Peptide amphiphiles alleviate myocardial endoplasmic reticulum stress to enhance cardiomyocyte-macrophage communication and promote macrophage M2 polarization.

Myocardial ischemia-reperfusion (I/R) injury represents a significant clinical challenge with limited therapeutic options. Single-cell RNA sequencing and bioinformatics analyses have revealed complex cellular interactions within cardiac tissue, highlighting the crucial role of cardiomyocytes in intercellular communication. During I/R injury, cardiomyocytes experience severe endoplasmic reticulum (ER) stress, leading to detrimental intercellular communication that affects surrounding cells, particularly promoting the transformation of macrophages toward a pro-inflammatory phenotype. This amplifies the inflammatory cascade and exacerbates tissue damage. Targeting injured cardiomyocytes and inhibiting their ER stress presents a promising therapeutic strategy to restore beneficial intercellular communication and maintain myocardial homeostasis, thereby reducing I/R injury.
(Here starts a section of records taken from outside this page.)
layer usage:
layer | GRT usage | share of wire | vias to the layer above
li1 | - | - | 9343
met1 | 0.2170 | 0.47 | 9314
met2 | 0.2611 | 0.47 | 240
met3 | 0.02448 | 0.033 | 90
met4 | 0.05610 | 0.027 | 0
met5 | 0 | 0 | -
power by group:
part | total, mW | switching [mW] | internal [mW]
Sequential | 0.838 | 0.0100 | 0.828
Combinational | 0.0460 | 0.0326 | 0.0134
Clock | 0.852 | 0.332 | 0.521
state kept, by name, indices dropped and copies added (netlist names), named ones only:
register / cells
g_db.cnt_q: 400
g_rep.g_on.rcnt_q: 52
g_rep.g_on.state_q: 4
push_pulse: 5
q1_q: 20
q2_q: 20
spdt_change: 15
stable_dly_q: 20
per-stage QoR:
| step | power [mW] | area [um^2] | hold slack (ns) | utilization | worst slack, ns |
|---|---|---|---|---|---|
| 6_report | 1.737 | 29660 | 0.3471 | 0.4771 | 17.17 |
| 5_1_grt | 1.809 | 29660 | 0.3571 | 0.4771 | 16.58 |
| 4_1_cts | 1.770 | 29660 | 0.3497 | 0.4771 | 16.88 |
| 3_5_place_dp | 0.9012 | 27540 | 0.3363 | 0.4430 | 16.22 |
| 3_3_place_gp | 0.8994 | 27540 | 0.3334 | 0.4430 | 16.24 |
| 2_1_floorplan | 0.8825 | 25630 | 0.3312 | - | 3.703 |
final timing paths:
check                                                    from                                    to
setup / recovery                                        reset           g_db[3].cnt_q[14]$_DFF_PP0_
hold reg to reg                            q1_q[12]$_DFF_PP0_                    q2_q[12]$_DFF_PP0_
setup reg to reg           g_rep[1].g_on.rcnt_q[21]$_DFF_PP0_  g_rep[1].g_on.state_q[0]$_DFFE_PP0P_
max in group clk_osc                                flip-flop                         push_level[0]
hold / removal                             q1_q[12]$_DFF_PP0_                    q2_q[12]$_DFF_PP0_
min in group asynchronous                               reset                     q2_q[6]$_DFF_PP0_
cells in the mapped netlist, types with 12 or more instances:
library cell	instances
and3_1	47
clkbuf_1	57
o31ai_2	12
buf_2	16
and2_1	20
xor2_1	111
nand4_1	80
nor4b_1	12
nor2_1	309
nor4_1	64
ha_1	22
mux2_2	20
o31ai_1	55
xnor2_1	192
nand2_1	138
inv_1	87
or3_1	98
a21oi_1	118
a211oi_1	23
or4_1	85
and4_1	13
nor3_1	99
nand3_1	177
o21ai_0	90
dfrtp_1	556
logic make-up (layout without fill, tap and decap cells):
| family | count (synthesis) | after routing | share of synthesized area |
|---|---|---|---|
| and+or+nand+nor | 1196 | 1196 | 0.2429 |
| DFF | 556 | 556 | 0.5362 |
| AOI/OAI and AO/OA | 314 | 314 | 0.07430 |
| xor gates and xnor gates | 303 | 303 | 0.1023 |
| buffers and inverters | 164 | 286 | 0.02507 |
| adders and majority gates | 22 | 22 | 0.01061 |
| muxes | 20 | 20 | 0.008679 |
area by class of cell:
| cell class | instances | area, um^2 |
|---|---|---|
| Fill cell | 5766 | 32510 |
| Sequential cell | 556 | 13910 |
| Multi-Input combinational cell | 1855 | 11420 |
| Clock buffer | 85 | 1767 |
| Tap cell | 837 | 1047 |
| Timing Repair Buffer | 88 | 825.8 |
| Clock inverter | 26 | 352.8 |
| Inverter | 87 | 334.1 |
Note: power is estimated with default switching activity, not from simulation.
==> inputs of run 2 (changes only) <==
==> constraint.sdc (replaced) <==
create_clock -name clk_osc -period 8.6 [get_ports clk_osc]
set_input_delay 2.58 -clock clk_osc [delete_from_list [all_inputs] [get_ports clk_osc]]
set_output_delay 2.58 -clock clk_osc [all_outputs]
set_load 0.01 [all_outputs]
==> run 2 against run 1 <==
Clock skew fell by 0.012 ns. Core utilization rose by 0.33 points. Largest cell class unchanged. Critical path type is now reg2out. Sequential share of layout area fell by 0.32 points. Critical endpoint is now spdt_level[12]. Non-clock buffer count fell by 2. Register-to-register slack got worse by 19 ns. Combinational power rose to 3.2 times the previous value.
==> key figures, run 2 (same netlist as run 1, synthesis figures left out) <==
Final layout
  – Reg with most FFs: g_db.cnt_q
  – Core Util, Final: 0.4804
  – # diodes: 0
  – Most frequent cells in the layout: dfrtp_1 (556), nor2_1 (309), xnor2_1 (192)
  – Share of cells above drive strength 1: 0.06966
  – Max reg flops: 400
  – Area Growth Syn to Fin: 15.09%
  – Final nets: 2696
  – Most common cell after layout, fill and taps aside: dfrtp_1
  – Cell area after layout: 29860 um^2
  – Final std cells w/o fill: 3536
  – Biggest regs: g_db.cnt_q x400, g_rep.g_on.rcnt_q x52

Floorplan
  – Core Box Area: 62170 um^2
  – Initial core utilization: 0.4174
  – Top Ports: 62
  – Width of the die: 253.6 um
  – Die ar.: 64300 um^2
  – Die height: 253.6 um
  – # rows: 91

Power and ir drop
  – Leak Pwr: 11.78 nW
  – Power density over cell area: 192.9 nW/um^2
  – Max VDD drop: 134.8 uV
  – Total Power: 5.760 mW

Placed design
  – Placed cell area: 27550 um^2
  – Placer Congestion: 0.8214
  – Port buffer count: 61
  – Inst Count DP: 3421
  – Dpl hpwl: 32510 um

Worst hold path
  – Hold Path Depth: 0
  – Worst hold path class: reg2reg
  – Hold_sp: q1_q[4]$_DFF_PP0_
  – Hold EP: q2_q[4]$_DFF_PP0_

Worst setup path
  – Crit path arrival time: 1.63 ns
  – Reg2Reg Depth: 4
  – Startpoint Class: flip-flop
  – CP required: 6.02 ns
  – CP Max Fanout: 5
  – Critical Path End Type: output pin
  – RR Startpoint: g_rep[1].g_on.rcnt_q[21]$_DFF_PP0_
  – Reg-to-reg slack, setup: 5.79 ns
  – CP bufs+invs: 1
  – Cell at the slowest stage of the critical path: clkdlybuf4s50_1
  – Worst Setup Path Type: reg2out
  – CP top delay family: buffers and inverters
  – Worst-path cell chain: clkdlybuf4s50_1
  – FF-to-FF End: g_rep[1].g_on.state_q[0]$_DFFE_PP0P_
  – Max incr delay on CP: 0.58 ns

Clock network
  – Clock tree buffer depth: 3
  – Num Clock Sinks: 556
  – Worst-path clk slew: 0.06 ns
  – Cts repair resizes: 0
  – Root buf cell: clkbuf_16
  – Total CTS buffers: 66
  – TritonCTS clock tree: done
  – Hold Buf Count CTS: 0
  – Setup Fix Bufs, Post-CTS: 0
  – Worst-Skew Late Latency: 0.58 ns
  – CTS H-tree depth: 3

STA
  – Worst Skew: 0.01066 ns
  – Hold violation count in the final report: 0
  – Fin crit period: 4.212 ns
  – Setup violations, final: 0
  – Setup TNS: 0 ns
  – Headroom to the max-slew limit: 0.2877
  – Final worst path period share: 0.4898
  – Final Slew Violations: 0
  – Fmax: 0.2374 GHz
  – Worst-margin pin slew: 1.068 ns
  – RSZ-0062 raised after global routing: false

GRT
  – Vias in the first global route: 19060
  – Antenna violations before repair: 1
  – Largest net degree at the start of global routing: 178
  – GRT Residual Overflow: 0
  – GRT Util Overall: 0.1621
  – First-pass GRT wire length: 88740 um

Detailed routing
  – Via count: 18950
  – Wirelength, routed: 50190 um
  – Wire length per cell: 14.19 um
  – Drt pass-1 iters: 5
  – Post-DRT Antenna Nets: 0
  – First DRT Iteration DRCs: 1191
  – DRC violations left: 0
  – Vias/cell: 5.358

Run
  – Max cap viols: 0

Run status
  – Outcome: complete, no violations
### config.mk
export PLATFORM = sky130hd
export DESIGN_NAME = button_toggle_pulse
export DESIGN_NICKNAME = d
export VERILOG_FILES = /design/src/rtl/digital_pkg.sv /design/src/rtl/sync_2ff.sv /design/src/rtl/button_toggle_pulse.sv
export SDC_FILE = /design/constraint.sdc
export NUM_CORES = 1
export LEC_CHECK = 0
export ABC_AREA = 1
export CORE_ASPECT_RATIO = 1.25
export CORE_MARGIN = 5
export CORE_UTILIZATION = 44
export DETAILED_ROUTE_END_ITERATION = 7
export GPL_TIMING_DRIVEN = 0
export HOLD_SLACK_MARGIN = 0.1
export PLACE_DENSITY_LB_ADDON = 0.15
export RECOVER_POWER = 50
export SETUP_SLACK_MARGIN = 0.4
export SLEW_MARGIN = 20
export SYNTH_ARGS = -nofsm -noshare
export SYNTH_HDL_FRONTEND = slang
export SYNTH_SLANG_ARGS = --single-unit
### constraint.sdc
create_clock -name clk -period 2 [get_ports clk]
set_clock_uncertainty 0.1 [all_clocks]
set_input_delay 0.4 -clock clk [delete_from_list [all_inputs] [get_ports clk]]
set_output_delay 0.4 -clock clk [all_outputs]
set_load 0.01 [all_outputs]
### src/rtl/digital_pkg.sv
// digital_pkg: shared types and helpers for the user-input blocks.
package digital_pkg;

   typedef enum logic [2:0] {
      IDLE,
      PRESS_WAIT,
      HELD,
      REPEAT,
      RELEASE_WAIT
   } btn_state_t;

   // Bits needed to count 0..max(a,b,c)-1 (never less than 1).
   function automatic int cnt_width(input int a, input int b, input int c);
      int m;
      m = (a > b) ? a : b;
      m = (m > c) ? m : c;
      return (m < 2) ? 1 : $clog2(m);
   endfunction

endpackage

### src/rtl/sync_2ff.sv
// sync_2ff: two-flop synchroniser with synchronous active-high reset.
module sync_2ff #(
   parameter int W = 1
) (
   input  logic         clk,
   input  logic         reset,
   input  logic [W-1:0] d_i,
   output logic [W-1:0] q_o
);

   logic [W-1:0] meta_q, sync_q;

   always_ff @(posedge clk) begin
      if (reset) begin
         meta_q <= '0;
         sync_q <= '0;
      end else begin
         meta_q <= d_i;
         sync_q <= meta_q;
      end
   end

   assign q_o = sync_q;

endmodule

### src/rtl/button_toggle_pulse.sv
// button_toggle_pulse: debounced push-button to one-cycle toggle strobe,
// with optional auto-repeat while the button is held.
module button_toggle_pulse
   import digital_pkg::*;
#(
   parameter int DEBOUNCE_CYCLES = 16,
   parameter bit REPEAT_EN       = 1'b1,
   parameter int REPEAT_DELAY    = 64,
   parameter int REPEAT_PERIOD   = 16
) (
   input  logic clk,
   input  logic reset,
   input  logic btn_in,
   input  logic enable,
   output logic t_pulse,
   output logic pressed
);

   localparam int CW = cnt_width(DEBOUNCE_CYCLES, REPEAT_DELAY, REPEAT_PERIOD);
   localparam logic [CW-1:0] DEB_MAX = CW'(DEBOUNCE_CYCLES - 1);
   localparam logic [CW-1:0] DLY_MAX = CW'(REPEAT_DELAY - 1);
   localparam logic [CW-1:0] PER_MAX = CW'(REPEAT_PERIOD - 1);

   logic       btn_s;
   btn_state_t state_q;
   logic [CW-1:0] cnt_q;
   logic       t_pulse_q, pressed_q;

   sync_2ff #(.W(1)) u_sync (
      .clk  (clk),
      .reset(reset),
      .d_i  (btn_in),
      .q_o  (btn_s)
   );

   always_ff @(posedge clk) begin
      if (reset) begin
         state_q   <= IDLE;
         cnt_q     <= '0;
         t_pulse_q <= 1'b0;
         pressed_q <= 1'b0;
      end else begin
         t_pulse_q <= 1'b0;
         case (state_q)
            IDLE: begin
               pressed_q <= 1'b0;
               cnt_q     <= '0;
               if (btn_s) state_q <= PRESS_WAIT;
            end
            PRESS_WAIT: begin
               if (!btn_s) begin
                  state_q <= IDLE;
                  cnt_q   <= '0;
               end else if (cnt_q == DEB_MAX) begin
                  state_q   <= HELD;
                  cnt_q     <= '0;
                  pressed_q <= 1'b1;
                  t_pulse_q <= enable;
               end else begin
                  cnt_q <= cnt_q + 1'b1;
               end
            end
            HELD: begin
               if (!btn_s) begin
                  state_q <= RELEASE_WAIT;
                  cnt_q   <= '0;
               end else if (REPEAT_EN && cnt_q == DLY_MAX) begin
                  state_q   <= REPEAT;
                  cnt_q     <= '0;
                  t_pulse_q <= enable;
               end else if (REPEAT_EN || cnt_q != '1) begin
                  cnt_q <= cnt_q + 1'b1;
               end
            end
            REPEAT: begin
               if (!btn_s) begin
                  state_q <= RELEASE_WAIT;
                  cnt_q   <= '0;
               end else if (cnt_q == PER_MAX) begin
                  cnt_q     <= '0;
                  t_pulse_q <= enable;
               end else begin
                  cnt_q <= cnt_q + 1'b1;
               end
            end
            RELEASE_WAIT: begin
               // A bounce back high returns to HELD, restarting the repeat delay.
               if (btn_s) begin
                  state_q <= HELD;
                  cnt_q   <= '0;
               end else if (cnt_q == DEB_MAX) begin
                  state_q   <= IDLE;
                  cnt_q     <= '0;
                  pressed_q <= 1'b0;
               end else begin
                  cnt_q <= cnt_q + 1'b1;
               end
            end
            default: begin
               state_q   <= IDLE;
               cnt_q     <= '0;
               pressed_q <= 1'b0;
            end
         endcase
      end
   end

   assign t_pulse = t_pulse_q;
   assign pressed = pressed_q;

endmodule

==> results.tsv, run 1 <==
stage	metric	value	unit
run_status	status	complete, no violations	
worst_setup_path	most frequent CP cell	nor2_1	
pwr	clock share of power	0.163	
timing	fin crit period	1.59	ns
global_route	vias in the first global route	671	
finish	number of diodes	0	
cts	CTS Root Cell	clkbuf_4	
worst_setup_path	Slowest-stage cell, CP	dfxtp_1	
logic_synthesis	Mapped Area	747	µm²
drt	via count	743	
worst_setup_path	CP peak stage delay	0.32	ns
logic_synthesis	syn_nets	120	
logic_synthesis	top cells by area, synth	dfxtp_1 35%, nor2_1 12%, nand2_1 12%	
global_route	first-pass GRT wire length	2.59	mm
finish	final net count	133	
global_route	global-route usage over all layers	0.130	
finish	fraction of layout cells with a size suffix above 1	0.197	
flow_run	Max-Cap Viols	0	
cts	CTS tree	built	
global_route	gr ovfl total	0	
floorplanning	Site Rows	16	
floorplanning	Die X	46.9	µm
finish	commonest cells after routing, fill and taps aside	21 x nor2_1, 21 x nand2_1, 15 x inv_1, 10 x dfxtp_1, 9 x nand3_1	
place	GPL Wtd Cong	0.857	
logic_synthesis	cells after synthesis	115	
hold_path	Tightest Hold Check Type	flip-flop to flip-flop	
finish	Syn-to-layout area delta	19.8	%
place	IO buf count	5	
drt	Routed Antenna Nets	0	
pwr	P_sw	0.466	mW
logic_synthesis	Avg Cell Area, Syn	6.50	µm²
finish	storage element area	264	µm²
timing	Worst-Margin Slew	0.293	ns
timing	Fmax	0.628	GHz
logic_synthesis	post-synth top area share	0.348	
worst_setup_path	CP max FO	8	
pwr	overall power	1.02	mW
timing	Fin Setup TNS	0	ns
pwr	Pint	0.554	mW
pwr	sequential power share	0.333	
cts	cts bufs inserted	3	
timing	fin crit share	0.796	
floorplanning	Die Y-Extent	56.1	µm
cts	Worst-path clk slew	0.09	ns
worst_setup_path	CP Data Required Time	2.12	ns
cts	worst skew pair latency	0.28	ns
worst_setup_path	critical path class	flip-flop to flip-flop	
logic_synthesis	synth unique cells	20	
worst_setup_path	Worst Setup End Kind	flip-flop	
cts	Sinks on Clock Net	13	
cts	Clock Path Buffers	2	
worst_setup_path	CP Launch Type	flip-flop	
floorplanning	num ports	6	
pwr	switching part of the total	0.457	
logic_synthesis	dominant cell type by area after synthesis	dfxtp_1	
pwr	Pwr Density	1140	mW/mm²
timing	final slew viol count	0	
logic_synthesis	Synth Warn #	0	
timing	final hold violations	0	
floorplanning	starting density of the core	0.472	
timing	Slew HR	0.805	
drt	Starting DRT DRC Count	24	
logic_synthesis	Seq cells post-synth	13	
finish	area of the multi-input gates	430	µm²
worst_setup_path	CP Data Arrival Time	1.71	ns
timing	RSZ-0062 raised after global routing	yes	
floorplanning	core footprint	0.00158	mm²
drt	DRC	0	
pwr	peak supply drop	0.598	mV
logic_synthesis	post-synthesis sequential area ratio	0.348	
timing	Final Setup Violations	0	
pwr	leakage	0.410	nW
worst_setup_path	cells along the critical path	clkbuf_1, nor2_1, nand3_1, inv_1, nand2_2, nand3_2, nor2_4, nor2_1, nor2_1	
cts	H-Tree Depth	1	
floorplanning	Die Footprint	0.00263	mm²
global_route	largest net degree at the start of global routing	11	
cts	CTS Hold Bufs	0	
pwr	Combinational Power Share	0.504	
drt	WL per Instance	11.0	µm
place	Detail Placement HPWL	1.18	mm
finish	Fillers	151	
drt	Vias/cell	5.12	
drt	DRT Pass-1 Iters	5	
drt	WL final	1.59	mm
global_route	initial antenna violation count	0	
-- kinds of logic (layout without fill, tap and decap cells) --
family	count (synthesis)	in the layout	synth area share
buffers and inverters	19	31	0.119
AO/OA/AOI/OAI	11	11	0.0838
flip-flops	13	13	0.348
XOR/XNOR	3	3	0.0352
AND/OR/NAND/NOR	68	68	0.397
adder cells (fa/ha/maj)	1	1	0.0167
-- power groups by stage --
stage | sequential, mW | combinational [mW] | clock [mW]
after CTS | 0.337 | 0.482 | 0.169
after detailed placement | 0.343 | 0.483 | 0
after global routing | 0.345 | 0.585 | 0.181
after global placement | 0.342 | 0.476 | 0
final | 0.340 | 0.514 | 0.167
after floorplan | 0.339 | 0.389 | 0
-- critical path: cells and delay by family (launching register included) --
kind | cells | cell delay (ns)
buffers and inverters | 2 | 0.33
DFF | 1 | 0.32
and+or+nand+nor | 7 | 0.77
-- per-layer routing --
layer	vias up	global-route usage	share of wire
li1	387	-	-
met5	-	0	0
met3	5	0.0324	0.038
met2	20	0.208	0.52
met1	331	0.154	0.43
met4	0	0.0632	0.014
-- through the flow --
stage	instances	area (µm²)	utilization	hold WS [ns]	setup WS, ns
final	145	895	0.566	0.328	0.409
after global routing	145	895	0.566	0.362	0.300
after CTS	142	843	0.533	0.329	0.407
after detailed placement	138	820	0.518	0.312	0.368
after global placement	138	820	0.518	0.290	0.370
after floorplan	115	747	-	0.288	0.624
-- layout make-up --
cell class	instances	area share
clock buffers	4	0.0294
repair buffers	8	0.0783
inverters	17	0.0713
plain buffers	2	0.0196
multi-input cells	83	0.481
flip-flops and latches	13	0.295
well taps	18	0.0252
-- registers in the layout, summed over array words and instances, names as in the netlist --
register,cells
u_sync.meta_q,1
cnt_q,6
pressed,1
t_pulse,1
state_q,3
u_sync.q_o,1
-- path summary, 6_finish.rpt --
check	from	depth (start not counted)	slack [ns]	end
setup / recovery	state_q[1]	9	0.41	state_q[2]
setup reg to reg	state_q[1]	9	0.41	state_q[2]
hold / removal	u_sync.meta_q	2	0.33	u_sync.q_o
hold reg to reg	u_sync.meta_q	2	0.33	u_sync.q_o
-- cell usage after synthesis, drive strengths merged --
cell type and number:
a21oi 3, buf 1, clkbuf 1, dfxtp 13, ha 1, inv 17, nand2 24, nand3 11
nand4 5, nor2 25, nor3 2, o21ai 8, or2 1, xor2 3
-- what timing repair did --
| action | in CTS | in global routing |
|---|---|---|
| buffers inserted | 0 | 3 |
| gates resized for setup | 2 | 15 |
| pin swaps | 0 | 4 |
| endpoints found under the setup margin | 2 | 8 |
Power figures use the tool's default switching activity.
==> inputs of run 2 (changes only) <==
Clock period 2 ns to 1.5 ns, I/O delays scaled along.
==> run 2 against run 1 <==
Compared with the run above: design area up 8.7%; register-to-register slack worse by 0.29 ns; die area unchanged; flip-flop and latch count did not move; combinational power rose by 44%; count of clock-buffer cells in the layout stayed put; total power is 42% higher; largest power group unchanged.
==> results.tsv, run 2 (synthesis gave the netlist of run 1 again) <==
stage	metric	value	unit	change
cts	worst skew pair latency	0.30	ns	+0.02 ns
timing	RSZ-0062 raised after global routing	yes		
floorplanning	num ports	6		unchanged
timing	final hold violations	0		unchanged
pwr	Pwr Density	1490	mW/mm²	+31%
cts	Clock Path Buffers	2		unchanged
drt	WL final	1.62	mm	+1.9%
timing	Slew HR	0.842		+0.0372
pwr	peak supply drop	1.14	mV	+90%
finish	Finished Layout Cells	144		-0.69%
cts	CTS tree	built		
cts	CTS Root Cell	clkbuf_4		
timing	Worst-Margin Slew	0.236	ns	-0.0562 ns
drt	Routed Antenna Nets	0		unchanged
hold_path	Tightest Hold Check Type	flip-flop to flip-flop		
timing	Final Setup Violations	0		unchanged
drt	via count	745		+0.27%
floorplanning	starting density of the core	0.472		unchanged
finish	number of diodes	0		unchanged
finish	commonest cells after routing, fill and taps aside	19 x nor2_1, 19 x nand2_1, 15 x inv_1, 9 x dfxtp_1		
worst_setup_path	critical path class	flip-flop to flip-flop		
finish	Reg with most FFs	cnt_q		
global_route	gr ovfl total	0		unchanged
global_route	global-route usage over all layers	0.149		+0.0187
timing	fin crit share	0.921		+0.126
drt	DRT Pass-1 Iters	4		-1
drt	Starting DRT DRC Count	16		-33%
global_route	first-pass GRT wire length	2.85	mm	+10%
global_route	largest net degree at the start of global routing	11		unchanged
finish	max reg flops	6		unchanged
worst_setup_path	Worst Setup End Kind	flip-flop		
place	DP Area	860	µm²	+4.9%
drt	WL per Instance	11.3	µm	+2.7%
finish	Syn-to-layout area delta	30.2	%	
place	Place WS	-0.0280	ns	-0.396 ns
place	GPL Wtd Cong	0.863		+0.63%
drt	Vias/cell	5.17		+0.97%
floorplanning	Die Y-Extent	56.1	µm	unchanged
finish	fraction of layout cells with a size suffix above 1	0.278		+0.0809
timing	final slew viol count	0		unchanged
floorplanning	Die Footprint	0.00263	mm²	unchanged
finish	Fillers	146		-3.3%
worst_setup_path	CP Data Required Time	1.64	ns	-0.48 ns
cts	cts bufs inserted	3		unchanged
place	Detail Placement HPWL	1.18	mm	-0.42%
worst_setup_path	CP Data Arrival Time	1.52	ns	-0.19 ns
floorplanning	core footprint	0.00158	mm²	unchanged
finish	final net count	132		-0.75%
drt	DRC	0		unchanged
place	Inst Count DP	138		unchanged
cts	CTS Hold Bufs	0		unchanged
timing	setup ws final	0.118	ns	-0.291 ns
timing	Hold WS	0.307	ns	-0.0212 ns
worst_setup_path	CP Launch Type	flip-flop		
timing	fin crit period	1.38	ns	-0.209 ns
global_route	vias in the first global route	703		+4.8%
finish	Final Instance Area	972	µm²	+8.7%
timing	Fin Setup TNS	0	ns	unchanged
flow_run	Max-Cap Viols	0		unchanged
finish	Largest regs	cnt_q: 6 flops, state_q: 3 flops		
global_route	initial antenna violation count	0		unchanged
worst_setup_path	CP max FO	3		-5
pwr	leakage	0.426	nW	+3.7%
place	IO buf count	5		unchanged
timing	Fmax	0.724	GHz	+15%
cts	Sinks on Clock Net	13		unchanged
floorplanning	Site Rows	16		unchanged
cts	H-Tree Depth	1		unchanged
floorplanning	Die X	46.9	µm	unchanged
run_status	status	complete, no violations		
cts	Worst-path clk slew	0.09	ns	about the same
[run 2: changes by cell type in the layout (fill, tap and decap cells not counted), moves of 2 or more]
| cell | previous run | this run |
|---|---|---|
| nor2_1 | 21 | 19 |
| buf_6 | 0 | 2 |
| nand3_4 | 0 | 2 |
| nor2_4 | 1 | 3 |
| nand3_1 | 9 | 6 |
| dlygate4sd2_1 | 2 | 0 |
| nand2_4 | 0 | 2 |
| nand2_1 | 21 | 19 |
[run 2: report_power, final]
part           internal (mW)  switching, mW
Sequential             0.408         0.0678
Clock                  0.104          0.132
Combinational          0.289          0.453
[run 2: cell type report]
class,count,area (µm²),share of cell area
well taps,18,22.5,0.0232
clock buffers,4,26.3,0.0270
plain buffers,2,25.0,0.0257
multi-input cells,83,504,0.519
flip-flops and latches,13,268,0.275
repair buffers,7,60.1,0.0618
inverters,17,66.3,0.0682
[run 2: metal layers]
layer	track usage	up-vias	share of wire
met2	0.235	17	0.51
met1	0.165	335	0.41
met4	0.0949	0	0.031
met5	0	-	0
met3	0.0421	5	0.044
li1	-	388	-
[run 2: path summary, 6_finish.rpt]
path,from,endpoint,slack [ns],cells past startpoint
max,cnt_q[1],state_q[0],0.12,9
min,u_sync.meta_q,u_sync.q_o,0.31,2
max reg2reg,cnt_q[1],state_q[0],0.12,9
min reg2reg,u_sync.meta_q,u_sync.q_o,0.31,2
[run 2: worst max-delay path, stage by stage, from the launching register on]
cell	delay, ns
dfxtp_2	0.36
ha_4	0.17
nand2_4	0.06
nor2_4	0.11
nand2_2	0.10
nand2_2	0.11
nand3_4	0.08
nor2_4	0.11
nor2_1	0.05
nor2_1	0.08
[run 2: through the flow]
| step | utilization | total power [mW] |
|---|---|---|
| floorplan | - | 1.02 |
| global placement | 0.544 | 1.14 |
| detailed placement | 0.544 | 1.14 |
| CTS | 0.613 | 1.45 |
| global route | 0.615 | 1.58 |
| finish | 0.615 | 1.45 |
[run 2: timing repair]
item | CTS | global route
setup endpoints to repair | 13 | 13
buffers inserted | 2 | 0
gates resized for setup | 20 | 6
cloned | 0 | 0
pin swaps | 8 | 1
However, the lack of an effective ER stress inhibitor specifically targeting damaged cardiomyocytes constitutes a major barrier to translating mechanistic understanding into therapeutic implementation. Peptide amphiphiles (PA), with their unique amphiphilicity and bioactive functions, constitute ideal candidates for targeted drug delivery. In this study, we developed a cascade-responsive drug delivery system, CT-PA@Sal, which selectively targets damaged cardiomyocytes and controls the release of the ER stress inhibitor Salubrinal. CT-PA@Sal demonstrates superior targeting efficiency and enhanced drug bioavailability, enabling responsive release within injured cardiomyocytes. In vitro and in vivo experiments further show that CT-PA@Sal improves cardiomyocyte-macrophage communication, reduces cardiomyocyte apoptosis, and promotes anti-inflammatory M2 macrophage polarization. These effects preserve cardiac function and enhance tissue recovery following I/R injury. We envision that this investigation offers a prospective framework for developing targeted drugs to treat myocardial I/R injury.